I'm using the scikit-learn library for my daily MVA business. One of the functions I use is the roc_curve()
method to get my ROC curves. The function returns the false-positive and true-positive rates. In my field (HEP), we prefer working with efficiencies, i.e. I want to normalise the number of true positives to the total number of positives.
To get what I need, I want to re-use the _binary_clf_curve()
function in sklearn.metric.rankings, i.e.

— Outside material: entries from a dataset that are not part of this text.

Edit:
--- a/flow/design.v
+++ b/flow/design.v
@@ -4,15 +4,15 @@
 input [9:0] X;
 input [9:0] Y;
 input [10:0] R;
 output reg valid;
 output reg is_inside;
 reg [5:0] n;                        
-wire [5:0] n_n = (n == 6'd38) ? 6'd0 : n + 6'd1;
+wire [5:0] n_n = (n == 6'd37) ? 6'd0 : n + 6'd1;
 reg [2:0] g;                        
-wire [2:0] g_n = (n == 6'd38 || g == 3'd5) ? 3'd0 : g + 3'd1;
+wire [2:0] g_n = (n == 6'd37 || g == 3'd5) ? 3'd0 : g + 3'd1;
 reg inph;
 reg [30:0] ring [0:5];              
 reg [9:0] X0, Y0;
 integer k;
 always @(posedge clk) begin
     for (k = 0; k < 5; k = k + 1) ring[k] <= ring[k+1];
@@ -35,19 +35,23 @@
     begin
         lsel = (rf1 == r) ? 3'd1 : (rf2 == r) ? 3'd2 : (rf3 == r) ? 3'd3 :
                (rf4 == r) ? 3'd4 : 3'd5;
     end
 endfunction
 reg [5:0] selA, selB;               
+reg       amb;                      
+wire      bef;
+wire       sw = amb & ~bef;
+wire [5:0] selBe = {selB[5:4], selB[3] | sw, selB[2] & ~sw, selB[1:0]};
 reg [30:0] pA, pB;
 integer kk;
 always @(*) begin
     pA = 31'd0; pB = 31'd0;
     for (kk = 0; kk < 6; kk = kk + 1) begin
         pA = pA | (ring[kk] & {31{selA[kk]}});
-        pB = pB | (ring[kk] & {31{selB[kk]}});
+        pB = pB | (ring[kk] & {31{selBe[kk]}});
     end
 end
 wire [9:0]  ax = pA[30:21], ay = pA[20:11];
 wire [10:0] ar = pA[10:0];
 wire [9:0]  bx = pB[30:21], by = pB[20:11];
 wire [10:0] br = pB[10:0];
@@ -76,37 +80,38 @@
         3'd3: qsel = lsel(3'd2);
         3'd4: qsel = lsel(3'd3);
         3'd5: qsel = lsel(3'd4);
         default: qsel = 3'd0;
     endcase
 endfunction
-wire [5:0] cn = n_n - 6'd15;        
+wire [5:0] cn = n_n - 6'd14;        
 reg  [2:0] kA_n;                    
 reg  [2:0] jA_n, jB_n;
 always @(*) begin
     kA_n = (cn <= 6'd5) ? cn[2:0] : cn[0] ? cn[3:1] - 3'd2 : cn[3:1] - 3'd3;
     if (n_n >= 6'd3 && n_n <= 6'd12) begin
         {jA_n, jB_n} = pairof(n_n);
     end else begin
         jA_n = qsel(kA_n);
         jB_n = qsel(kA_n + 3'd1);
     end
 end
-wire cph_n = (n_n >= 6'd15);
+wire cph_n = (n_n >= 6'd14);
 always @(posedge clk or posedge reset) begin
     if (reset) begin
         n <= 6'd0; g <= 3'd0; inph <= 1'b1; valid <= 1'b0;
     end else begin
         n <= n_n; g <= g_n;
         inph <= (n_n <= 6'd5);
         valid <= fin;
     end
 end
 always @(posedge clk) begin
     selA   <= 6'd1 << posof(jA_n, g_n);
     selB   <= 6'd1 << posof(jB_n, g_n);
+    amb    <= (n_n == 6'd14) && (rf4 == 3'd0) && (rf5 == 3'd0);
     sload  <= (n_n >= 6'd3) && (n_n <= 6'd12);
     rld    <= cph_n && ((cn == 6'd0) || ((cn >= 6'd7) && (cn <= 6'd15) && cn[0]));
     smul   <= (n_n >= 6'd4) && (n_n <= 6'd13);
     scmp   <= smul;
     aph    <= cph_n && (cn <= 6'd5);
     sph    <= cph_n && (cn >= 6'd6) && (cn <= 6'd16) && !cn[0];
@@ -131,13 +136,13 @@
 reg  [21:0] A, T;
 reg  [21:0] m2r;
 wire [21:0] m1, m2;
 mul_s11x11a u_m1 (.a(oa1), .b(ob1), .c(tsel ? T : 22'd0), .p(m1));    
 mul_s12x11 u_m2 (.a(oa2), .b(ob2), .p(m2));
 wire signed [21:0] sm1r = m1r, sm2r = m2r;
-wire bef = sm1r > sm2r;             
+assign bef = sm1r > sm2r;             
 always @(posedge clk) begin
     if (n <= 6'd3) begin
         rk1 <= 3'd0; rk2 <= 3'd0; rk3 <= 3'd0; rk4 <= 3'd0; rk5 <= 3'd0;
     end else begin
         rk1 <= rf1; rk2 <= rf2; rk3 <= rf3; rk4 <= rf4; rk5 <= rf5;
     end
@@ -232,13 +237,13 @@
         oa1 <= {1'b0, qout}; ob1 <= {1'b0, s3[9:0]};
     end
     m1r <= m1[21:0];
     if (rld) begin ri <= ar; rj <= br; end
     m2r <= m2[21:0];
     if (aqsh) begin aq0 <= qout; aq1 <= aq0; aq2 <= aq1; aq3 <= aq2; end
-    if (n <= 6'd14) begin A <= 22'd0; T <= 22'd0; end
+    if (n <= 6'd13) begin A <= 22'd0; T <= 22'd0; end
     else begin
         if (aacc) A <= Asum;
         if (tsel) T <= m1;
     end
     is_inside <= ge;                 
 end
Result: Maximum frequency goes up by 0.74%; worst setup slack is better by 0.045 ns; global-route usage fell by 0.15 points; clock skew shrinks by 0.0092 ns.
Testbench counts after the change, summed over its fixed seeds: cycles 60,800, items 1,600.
Source: an optimization exercise on an open RTL-to-GDS flow (aim: small area, a short achievable clock period and few clock cycles per item). Production flows keep margins and buffers that such runs may drop. In this exercise RTL edits were held to simulation tests only and were not proved equivalent to the original.

### design.v
`default_nettype none
module xtea (
    input  wire [31:0] a,
    input  wire [31:0] b,
    input  wire [31:0] k,
    input  wire        cin,
    output wire [31:0] y
);
  wire [31:0] f = ((b << 4) ^ (b >> 5)) + b;
  wire [32:0] s = {a, cin} + {f ^ k, cin};
  assign y = s[32:1];
endmodule
`default_nettype none
module xtea_cores (
    input wire clk,
    input wire rst_i,
    input wire valid_i,
    input wire en_i,
    input wire [63:0] data_a_i,
    input wire [63:0] data_b_i,
    input wire [127:0] key,
    input wire decrypt_i,
    output wire [63:0] result_a_o,
    output wire [63:0] result_b_o,
    output reg valid_o,
    output reg busy_o
);
  localparam [31:0] DELTA = 32'h9e3779b9;
  localparam [31:0] SUM32 = 32'hc6ef3720;
  reg [6:0] cnt;
  reg dec;
  reg swp;
  reg [31:0] k0, k1, k2, k3;
  reg [31:0] aa, ba, ab, bb;
  reg [31:0] kr, t;
  wire acc = (~busy_o | valid_o) & valid_i & en_i;
  wire last = dec ? (cnt == 7'd65) : (cnt == 7'd63);
  always @(posedge clk or posedge rst_i) begin
    if (rst_i) begin
      busy_o <= 1'b0;
      valid_o <= 1'b0;
      cnt <= 7'd0;
      dec <= 1'b0;
      swp <= 1'b0;
    end else begin
      if (acc) begin
        busy_o <= 1'b1;
        valid_o <= 1'b0;
        cnt <= 7'd0;
        dec <= decrypt_i;
        swp <= decrypt_i;
      end else begin
        if (valid_o) begin
          busy_o <= 1'b0;
          valid_o <= 1'b0;
        end else if (busy_o) begin
          valid_o <= last;
        end
        cnt <= cnt + 7'd1;
        swp <= dec & (cnt == 7'd64);
      end
    end
  end
  always @(posedge clk) begin
    if (acc) begin
      k0 <= key[127:96];
      k1 <= key[95:64];
      k2 <= key[63:32];
      k3 <= key[31:0];
    end
  end
  wire p = cnt[0] ^ dec;   
  wire [1:0] sel = cnt[0] ? t[1:0] : t[12:11];
  reg [31:0] ksel;
  always @(*) begin
    case (sel)
      2'd0: ksel = k0;
      2'd1: ksel = k1;
      2'd2: ksel = k2;
      default: ksel = k3;
    endcase
  end
  wire [31:0] sk = t + ksel;
  always @(posedge clk) begin
    if (acc) begin
      kr <= key[127:96];
      t  <= decrypt_i ? SUM32 : DELTA;
    end else begin
      kr <= sk ^ {32{dec}};
      if (p) t <= dec ? t - DELTA : t + DELTA;
    end
  end
  wire [31:0] na, nb;
  xtea step_a (.a(aa), .b(ba), .k(kr), .cin(dec), .y(na));
  xtea step_b (.a(ab), .b(bb), .k(kr), .cin(dec), .y(nb));
  always @(posedge clk) begin
    if (acc) begin
      aa <= data_a_i[63:32];
      ba <= data_a_i[31:0];
      ab <= data_b_i[63:32];
      bb <= data_b_i[31:0];
    end else begin
      aa <= ba;
      ba <= swp ? aa : na;
      ab <= bb;
      bb <= swp ? ab : nb;
    end
  end
  assign result_a_o = {aa, ba};
  assign result_b_o = {ab, bb};
endmodule
### flow/run.sh
#!/bin/bash
# Standard ORFS layout, but the port buffers are the smallest buffer cell and
# CTS uses smaller buffers and no dummy loads.
set -euo pipefail
export BUFFER_PORTS_ARGS="-buffer_cell sky130_fd_sc_hd__buf_1"
export CTS_ARGS="-sink_clustering_enable -repair_clock_nets -dont_use_dummy_load -buf_list {sky130_fd_sc_hd__clkbuf_4 sky130_fd_sc_hd__clkbuf_8}"
export RECOVER_POWER=100
bash standard.sh > standard_make.log 2>&1
### standard.sh
#!/bin/bash
# synth_recipe.tcl (not shown) runs the flow's synth.tcl, then flattens the netlist and writes it again
# the make line also repeats each setting of config.mk as NAME=value (left out here)
make -C /OpenROAD-flow-scripts/flow DESIGN_CONFIG=/design/flow/config.mk WORK_HOME=/design/flow/orfs CLKGATE_MAP_FILE= SYNTH_SCRIPT=/design/flow/synth_recipe.tcl "${@:-finish}"
### config.mk
export PLATFORM = sky130hd
export DESIGN_NAME = xtea_cores
export DESIGN_NICKNAME = xtea_cores
export VERILOG_FILES = /design/flow/design.v
export SDC_FILE = /design/flow/constraint.sdc
export NUM_CORES = 4
export LEC_CHECK = 0
export CAP_MARGIN = 20
export CORE_MARGIN = 2
export CORE_UTILIZATION = 40
export SETUP_SLACK_MARGIN = 1.5
export SLEW_MARGIN = 20
### constraint.sdc
create_clock -name core_clock -period 7.0 [get_ports {clk}]
set_input_delay 1.4000 -clock core_clock [delete_from_list [all_inputs] [get_ports {clk}]]
set_output_delay 1.4000 -clock core_clock [all_outputs]
set_load 0.01 [all_outputs]
==> impl_metrics.py, run 1 <==
metrics = {
    "sta": {
        "timing.hold.ws_ns": 0.496,
        "setup-tns-final_ns": 0,
        "final-hold-violation-count": 0,
        "slew_viol_final": 223,
        "tightest_slew_ns": 2.22,
        "fmax_mhz": 163,
        "post-route-period-util_pct": 87.5,
        "period_needed_ns": 6.13,
        "finalSetupViolCount": 0,
        "rsz0062_at_grt": "yes",
        "skew_ns": 0.0715,
        "maxSlewHeadroom_pct": -48.4,
    },
    "drt": {
        "ant_nets": 0,
        "drt_iter0_drc": 1070,
        "drc": 0,
        "totalWireLength_mm": 68.5,
        "vias": 19200,
        "viasPerCell": 5.45,
        "drt-wirelength-per-cell_um": 19.5,
        "firstDrtPassIters": 5,
    },
    "finish": {
        "area_growth_pct": 13.8,
        "final_cell_mix": "388 x buf_1, 309 x nand2_1, 262 x a21oi_1, 203 x nor2_1, 200 x ha_1",
        "diodes": 0,
        "drive_gt1_share_pct": 5.16,
        "mostFrequentLayoutCell": "buf_1",
        "nNetsFinal": 3239,
    },
    "die": {
        "dieArea_um2": 57300,
        "core_um2": 55000,
        "start_util_pct": 40.3,
        "fp.dieH_um": 239,
        "fp.dieW_um": 239,
        "ios": 391,
        "rows": 86,
    },
    "synth": {
        "synth_area_leaders": "edfxtp_1 22%, dfxtp_1 14%, ha_1 11%, xnor2_1 7.0%, a21oi_1 6.0%",
        "synth_top_area_share_pct": 21.7,
        "ys_ff_latch": 331,
        "yosysSeqAreaShare_pct": 37.4,
        "yosysUniqueCellTypes": 81,
        "synthesis.nets": 2845,
        "syn_inst": 2377,
        "netlist_area_um2": 22200,
        "synthArstFlopShare_pct": 3.32,
        "avgSynthCellArea_um2": 9.32,
        "synth_edf_count": 160,
        "synth_flop_cell": "edfxtp_1",
        "synth_warnings": 1,
        "synth_top_area_cell": "edfxtp_1",
    },
    "cts": {
        "clockBufferDepth": 3,
        "htreeDepth": 2,
        "postCtsSetupBuffers": 0,
        "insertion_delay_ns": 0.67,
        "path_clk_slew_ns": 0.06,
        "hold_buffers": 0,
        "cts_buffers": 60,
        "cts-root-buf": "clkbuf_8",
        "cts_resized": 0,
        "tritoncts": "done",
        "cts.sinks": 331,
    },
    "setup_path": {
        "path_class": "flop to flop",
        "endpoint_kind": "flop",
        "r2r-end": "ba[31]",
        "r2r_cells": 20,
        "cp_max_fo": 6,
        "rr_startpoint": "ba[6]",
        "crit_end": "ba[31]",
        "crit_path_cell_trace": "ha_1 -> a211oi_1 -> o21bai_1 -> o41ai_1 -> nand2_1 -> a21o_1 -> a21oi_1 -> xnor2_1 -> ha_1 -> a21o_1 -> a21oi_1 -> or2b_1 -> nor4b_1 -> o21ai_0 -> a21oi_4 -> nor2_2 -> a211oi_2 -> a21oi_1 -> or4_1 -> a31oi_1",
        "cp_slowest_cell": "nor4b_1",
        "start_kind": "flop",
        "crit_top_cell": "a21oi_1",
        "setup.worst_path.start": "ba[6]",
        "r2r_slack_ns": 0.87,
        "crit_required_ns": 7.55,
        "arrival_ns": 6.68,
        "max_stage_delay_ns": 0.83,
    },
    "global_route": {
        "antenna_found_initial": 1,
        "grt.total_usage_pct": 23.3,
        "gr-total-overflow": 0,
        "grt_pass1_vias": 19100,
        "grt_max_degree": 134,
        "grt_first_pass_wirelength_mm": 104,
    },
    "job": {
        "max_cap_viol_count": 5,
    },
    "placed_design": {
        "place.gp.congestion": 0.955,
        "hpwl_mm": 53.1,
        "io_buffer_count": 390,
    },
    "run_status": {
        "outcome": "failed layout checks",
        "so_faults": "max-capacitance violations, max-slew violations",
    },
    "min_path": {
        "hp-class": "flop to flop",
    },
}
worst min-delay path by stage:
| stage | cells past startpoint | end | start | slack (ns) |
|---|---|---|---|---|
| 2_1_floorplan | 2 | aa[28] | ba[28] | 0.50 |
| 3_3_place_gp | 2 | ab[0] | bb[0] | 0.50 |
| 3_5_place_dp | 2 | ba[31] | aa[31] | 0.50 |
| 4_1_cts | 2 | ba[31] | aa[31] | 0.50 |
| 5_1_grt | 2 | ba[31] | aa[31] | 0.51 |
| 6_report | 2 | ba[31] | aa[31] | 0.50 |
synthesized netlist by cell type, types with 13 or more instances:
library cell    n
nand2_1       309
a21oi_1       265
nor2_1        203
ha_1          201
xnor2_1       177
dfxtp_1       160
edfxtp_1      160
xor2_1        134
o21ai_0       113
a21o_1         90
clkbuf_1       59
inv_1          46
nand3_1        37
nor3_1         36
mux4_2         32
o21a_1         32
nand2b_1       22
o21bai_1       21
a31oi_1        20
and3_1         20
a211oi_1       18
nand4_1        15
nor2b_1        15
mux2i_1        13
or3_1          13
metrics by stage:
stage / cell area [um^2] / worst slack (ns) / std cells / util [%]
2_1_floorplan: 22200 / 2.04 / 2377 / -
3_3_place_gp: 24400 / 1.58 / 3457 / 44.4
3_5_place_dp: 24400 / 1.50 / 3457 / 44.4
4_1_cts: 25300 / 1.51 / 3517 / 45.9
5_1_grt: 25200 / 0.702 / 3517 / 45.9
6_report: 25200 / 0.873 / 3517 / 45.9
per-layer routing:
metal / up-vias / part of all wire (%) / routed length [um] / GRT usage [%]
met5: - / 0.019 / 13 / 0
met4: 2 / 3.9 / 2660 / 9.72
met3: 163 / 5.7 / 3890 / 3.54
met2: 648 / 47 / 32500 / 39.8
met1: 9073 / 43 / 29400 / 29.3
li1: 9297 / - / - / -
kinds of logic (layout without fill, tap and decap cells):
| family | after synthesis | after routing | share of synthesized area [%] |
|---|---|---|---|
| simple gates | 718 | 718 | 14.4 |
| compound gates | 644 | 644 | 18.0 |
| flops | 331 | 331 | 37.4 |
| xor+xnor | 311 | 311 | 12.3 |
| fa+ha+maj | 207 | 207 | 11.9 |
| buf+inv | 116 | 508 | 1.97 |
| mux | 50 | 50 | 4.09 |
flip-flops by register name, summed over array words and instances (netlist names), 7 cells and up:
register	count
aa	32
ab	32
ba	32
bb	32
k0	32
k1	32
k2	32
k3	32
kr	32
t	32
cnt	7
layout make-up:
| class | count | area (um^2) |
|---|---|---|
| Multi-Input combinational cell | 1930 | 13500 |
| Sequential cell | 331 | 8290 |
| Fill cell | 5290 | 29800 |
| Tap cell | 748 | 936 |
| Timing Repair Buffer | 402 | 1550 |
| Inverter | 46 | 180 |
| Clock buffer | 60 | 826 |
Source: an optimization exercise on an open RTL-to-GDS flow (aim: small area, a short achievable clock period and few clock cycles per item). Production flows keep margins and buffers that such runs may drop. Only simulation tests tie the RTL to the original design; equivalence was not proved.

== old ==
## des
module des(ck,rst,keyin,k,datin,p,e,f,ev,rdy);
    input   ck, keyin, datin;
    input   f;
    input   [64:1]  p, k;
    output  [64:1]  e;
    input   rst;
    output  ev, rdy;
    assign rdy = 1'b1;
    wire [56:1] kp = {k[4],k[12],k[20],k[28],k[5],k[13],k[21],k[29],k[37],k[45],k[53],k[61],k[6],k[14],k[22],k[30],k[38],k[46],k[54],k[62],k[7],k[15],k[23],k[31],k[39],k[47],k[55],k[63],k[36],k[44],k[52],k[60],k[3],k[11],k[19],k[27],k[35],k[43],k[51],k[59],k[2],k[10],k[18],k[26],k[34],k[42],k[50],k[58],k[1],k[9],k[17],k[25],k[33],k[41],k[49],k[57]};
    reg [56:1] ne, nd;
    always @(posedge ck) begin
        if (keyin) begin
            ne <= ~(kp & {56{f}});
            nd <= ~(kp & {56{~f}});
        end
    end
    wire [48:1] ka1 = {ne[33], ne[30], ne[37], ne[51], ne[43], ne[47], ne[54], ne[35], ne[29], ne[40], ne[50], ne[45], ne[49], ne[34], ne[46], ne[52], ne[41], ne[31], ne[56], ne[48], ne[38], ne[32], ne[53], ne[42], ne[3], ne[14], ne[21], ne[28], ne[8], ne[17], ne[9], ne[27], ne[5], ne[13], ne[20], ne[24], ne[11], ne[22], ne[7], ne[16], ne[1], ne[4], ne[6], ne[2], ne[25], ne[12], ne[18], ne[15]};
    wire [48:1] kb1 = {nd[32], nd[29], nd[36], nd[50], nd[42], nd[46], nd[53], nd[34], nd[56], nd[39], nd[49], nd[44], nd[48], nd[33], nd[45], nd[51], nd[40], nd[30], nd[55], nd[47], nd[37], nd[31], nd[52], nd[41], nd[2], nd[13], nd[20], nd[27], nd[7], nd[16], nd[8], nd[26], nd[4], nd[12], nd[19], nd[23], nd[10], nd[21], nd[6], nd[15], nd[28], nd[3], nd[5], nd[1], nd[24], nd[11], nd[17], nd[14]};
  ...
Settings: LEC_CHECK=0, ABC_AREA=1, CAP_MARGIN=20, CORE_MARGIN=2, CORE_UTILIZATION=60, CTS_CLUSTER_DIAMETER=100, CTS_CLUSTER_SIZE=24, SLEW_MARGIN=20, SYNTH_HIERARCHICAL=1; clock period 60.0 ns.
standard.sh (not shown) runs the stock make flow with config.mk's settings and CLKGATE_MAP_FILE= SYNTH_SCRIPT=/design/flow/synth_recipe.tcl, a recipe that flattens the netlist after the stock synthesis.
==> flow/flow/run.sh <==
#!/bin/bash
# Own flow: the standard layout (standard.sh), with two changes:
#  - synthesis maps combinational logic for area with ABC "strash; dch; map -a"
#    (flow/abc_own.script) and skips half-adder extraction; registers come out of the
#    standard synthesis steps unchanged;
#  - extra ORFS make variables from flow/make_args.txt (one NAME=value per line), for
#    example the cell used to buffer the ports.
set -euo pipefail
W=$PWD
rm -rf "$W/scripts_own"
cp -r "$FLOW_HOME/scripts" "$W/scripts_own"
cp "$W/flow/abc_own.script" "$W/scripts_own/abc_area.script"
ARGS=()
if [[ -f "$W/flow/make_args.txt" ]]; then
  while IFS= read -r line; do
    [[ -z "$line" || "$line" == \#* ]] && continue
    ARGS+=("$line")
  done < "$W/flow/make_args.txt"
fi
bash standard.sh synth SCRIPTS_DIR="$W/scripts_own" ABC_AREA=1 ADDER_MAP_FILE= "${ARGS[@]}" > "$W/own_synth.log" 2>&1
bash standard.sh finish "${ARGS[@]}" > "$W/own_layout.log" 2>&1
==> flow/flow/abc_own.script <==
strash
dch
map -a
topo
==> flow/flow/make_args.txt <==
BUFFER_PORTS_ARGS=-buffer_cell sky130_fd_sc_hd__buf_2
SETUP_SLACK_MARGIN=48
SYNTH_ARGS=-noabc
No stage failed in old, and the final checks on the layout all came back clean.
Testbench counts of old, summed over its fixed seeds: cycles 4,256, items 4,096.
What new does differently from old at the input level:
Settings: CTS_CLUSTER_DIAMETER changed from 100 to 80; CTS_CLUSTER_SIZE changed from 24 to 16; CTS_BUF_LIST newly set to sky130_fd_sc_hd__clkbuf_8.
==> flow/flow/make_args.txt <==
BUFFER_PORTS_ARGS=-buffer_cell sky130_fd_sc_hd__buf_2
SETUP_SLACK_MARGIN=47
SYNTH_ARGS=-noabc
[summary]
new vs old: non-clock buffer count down by more than 10%
new completed; timing, DRC and antenna clean
Row via count of the first global-routing pass: new lower / old higher
Delta (new minus old): total number of vias shrank by about 3%; count of placed standard cells including taps stayed essentially flat.

========
job 6387:
Starting RTL as in the previous note.
export LEC_CHECK = 0
export ABC_AREA = 1
export CAP_MARGIN = 20
export CORE_MARGIN = 2
export CORE_UTILIZATION = 65
export CTS_CLUSTER_DIAMETER = 100
export CTS_CLUSTER_SIZE = 24
export SLEW_MARGIN = 20
export SYNTH_HIERARCHICAL = 1
create_clock -name core_clock -period 60.0 [get_ports {ck}]
==> flow/flow/make_args.txt <==
BUFFER_PORTS_ARGS=-buffer_cell sky130_fd_sc_hd__buf_2
SETUP_SLACK_MARGIN=47
SYNTH_ARGS=-noabc
Scripts as last shown in full above: flow/flow/run.sh, flow/flow/abc_own.script
Testbench counts of job 6387, summed over its fixed seeds: cycles 4,256, items 4,096.
Here is what was changed in the inputs of job 3605 compared with job 6387.
- CORE_UTILIZATION now 60, was 65
- CTS_CLUSTER_SIZE now 32, was 24
- CTS_CLUSTER_DIAMETER now 120, was 100
--- outcome ---
- Compared job 3605 against job 6387; peak clock frequency supported by timing within noise.
- Delta (job 3605 minus job 6387): number of clock sinks was more or less identical; multi-input gate share of total cell area rose by 0.15 points; worst hold slack closely matched the old numbers; final worst-path cycle share shows no meaningful change.
- In the reports for job 3605 and job 6387, the smaller total length of routed wires belongs to job 6387.
- Cmp job 3605 and job 6387 / number of global-route vias before repair / higher: job 6387
- Job 3605 vs job 6387: total via count in the routed design down

========
## before
Another version of the RTL of des (not shown whole).
For scale: ~12000 cells after synthesis, ~440 flip-flops, about 200 I/O pins.
clock: 60.0 ns
lec_check: 0
abc_area: 1
cap_margin: 20
core_margin: 2
core_utilization: 60
cts_cluster_diameter: 100
cts_cluster_size: 24
slew_margin: 20
synth_hierarchical: 1
==> flow/flow/make_args.txt <==
BUFFER_PORTS_ARGS=-buffer_cell sky130_fd_sc_hd__buf_2
Scripts as last shown in full above: flow/flow/run.sh, flow/flow/abc_own.script
Testbench counts of before, summed over its fixed seeds: cycles 4,256, items 4,096.
Inputs modified between before and after:
Settings: a deleted CTS_CLUSTER_SIZE that had been 24; a change of CORE_UTILIZATION from 60 to 40; a deleted CTS_CLUSTER_DIAMETER that had been 100.
==> flow/flow/run.sh <==
#!/bin/bash
# Own flow: the standard layout, with synthesis mapping combinational logic for area
# (ABC "strash; dch; map -a") and without half-adder extraction. Registers come out of the
# standard synthesis steps unchanged.
set -euo pipefail
W=$PWD
rm -rf "$W/scripts_own"
cp -r "$FLOW_HOME/scripts" "$W/scripts_own"
cp "$W/flow/abc_own.script" "$W/scripts_own/abc_area.script"
bash standard.sh synth SCRIPTS_DIR="$W/scripts_own" ABC_AREA=1 ADDER_MAP_FILE= > "$W/own_synth.log" 2>&1
bash standard.sh > "$W/own_layout.log" 2>&1
removed: flow/flow/make_args.txt
==> comparison <==
- Of after and before, it is after that has the higher layout-stage area growth over the synthesis result.
- From before to after the numbers moved as follows: detailed-placement wirelength estimate increased by 15% relative to the old numbers; final wirelength increased by about 10% relative to the old numbers.
- A timing endpoint of the critical path of e[47] is what after shows, while x1[43]$_DFF_P_ belongs to before.
- after ended with less delay of the slowest cell on the worst path than before.
- after vs before on weighted congestion reported at the end of routability-driven placement: after is the lower one.

-- static timing again, ports no longer ideal --
The flow's constraints put no driver on any port. The routed layouts listed below were extracted and timed again, unchanged, in two steps.
Step 1 (the two cells are an assumption about what drives the block):
set clk [get_ports {ck}]
set_driving_cell -lib_cell sky130_fd_sc_hd__clkbuf_16 $clk
set_driving_cell -lib_cell sky130_fd_sc_hd__buf_2 [delete_from_list [all_inputs] $clk]
Step 2 times the ports against the registers' clock, not the clock port: input delays grow and output delays shrink by t, the midpoint of the rising clock arrivals with the driver on.
a / b / c = no drivers / after step 1 / after step 2; a / b = the first two.
run | t (ns) | setup WS [ns] | worst setup path after step 2 | clock arrival spread, ns | worst slew at a driven data input, ns
old | 0.764 | 46.841 / 46.760 / 46.918 | input to register | 0.057 / 0.058 | 0.31
new | 0.909 | 46.704 / 46.623 / 46.353 | input to register | 0.072 / 0.072 | 0.04
job 6387 | 0.768 | 46.827 / 46.746 / 46.396 | input to register | 0.043 / 0.043 | 0.05
job 3605 | 0.766 | 46.849 / 46.767 / 46.347 | input to register | 0.068 / 0.067 | 0.04
before | 0.781 | 46.661 / 46.661 / 46.186 | input to register | 0.053 / 0.054 | 0.05
after | 0.855 | 46.346 / 46.259 / 46.104 | input to register | 0.075 / 0.075 | 0.05
After both steps setup and hold are still met in every run listed. The setup slack of job 3605, which loses most, moves by -0.082 ns with the drivers and by -0.502 ns with both steps.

def roc_curve_eff(y_true, y_score, pos_label=None, sample_weight=None) :
fps, tps, _ = _binary_clf_curve(
y_true, y_score, pos_label=pos_label, sample_weight=sample_weight)
teff = tps / (tps[-1] - tps)
feff = fps / (fps[-1] - fps)
return feff, teff, _
and to load it into the local namespace I call
from sklearn.metrics.rankings import _binary_clf_curve .
Doing so his gives me the following error:
ImportError
Traceback (most recent call last)
<ipython-input-10-d1d6b7292e7f> in <module>()
11 from root_numpy import root2array, rec2array
12 from sklearn.metrics import roc_curve, auc
---> 13 from sklearn.metrics.rankings import _binary_clf_curve
14
15 #import sklearn as sklearn_
/Users/pigard/ROOT/install/lib/ROOT.pyc in _importhook(name, *args, **kwds)
299 except Exception:
300 pass
--> 301 return _orig_ihook( name, *args, **kwds )
302
303 __builtin__.__import__ = _importhook
ImportError: No module named rankings
I think the issue here is the distinction between module and file: the _binary_clf_curve
helper function is not added to the module (because it need not be exposed to the user) so I need to load it not from the module, but from the file?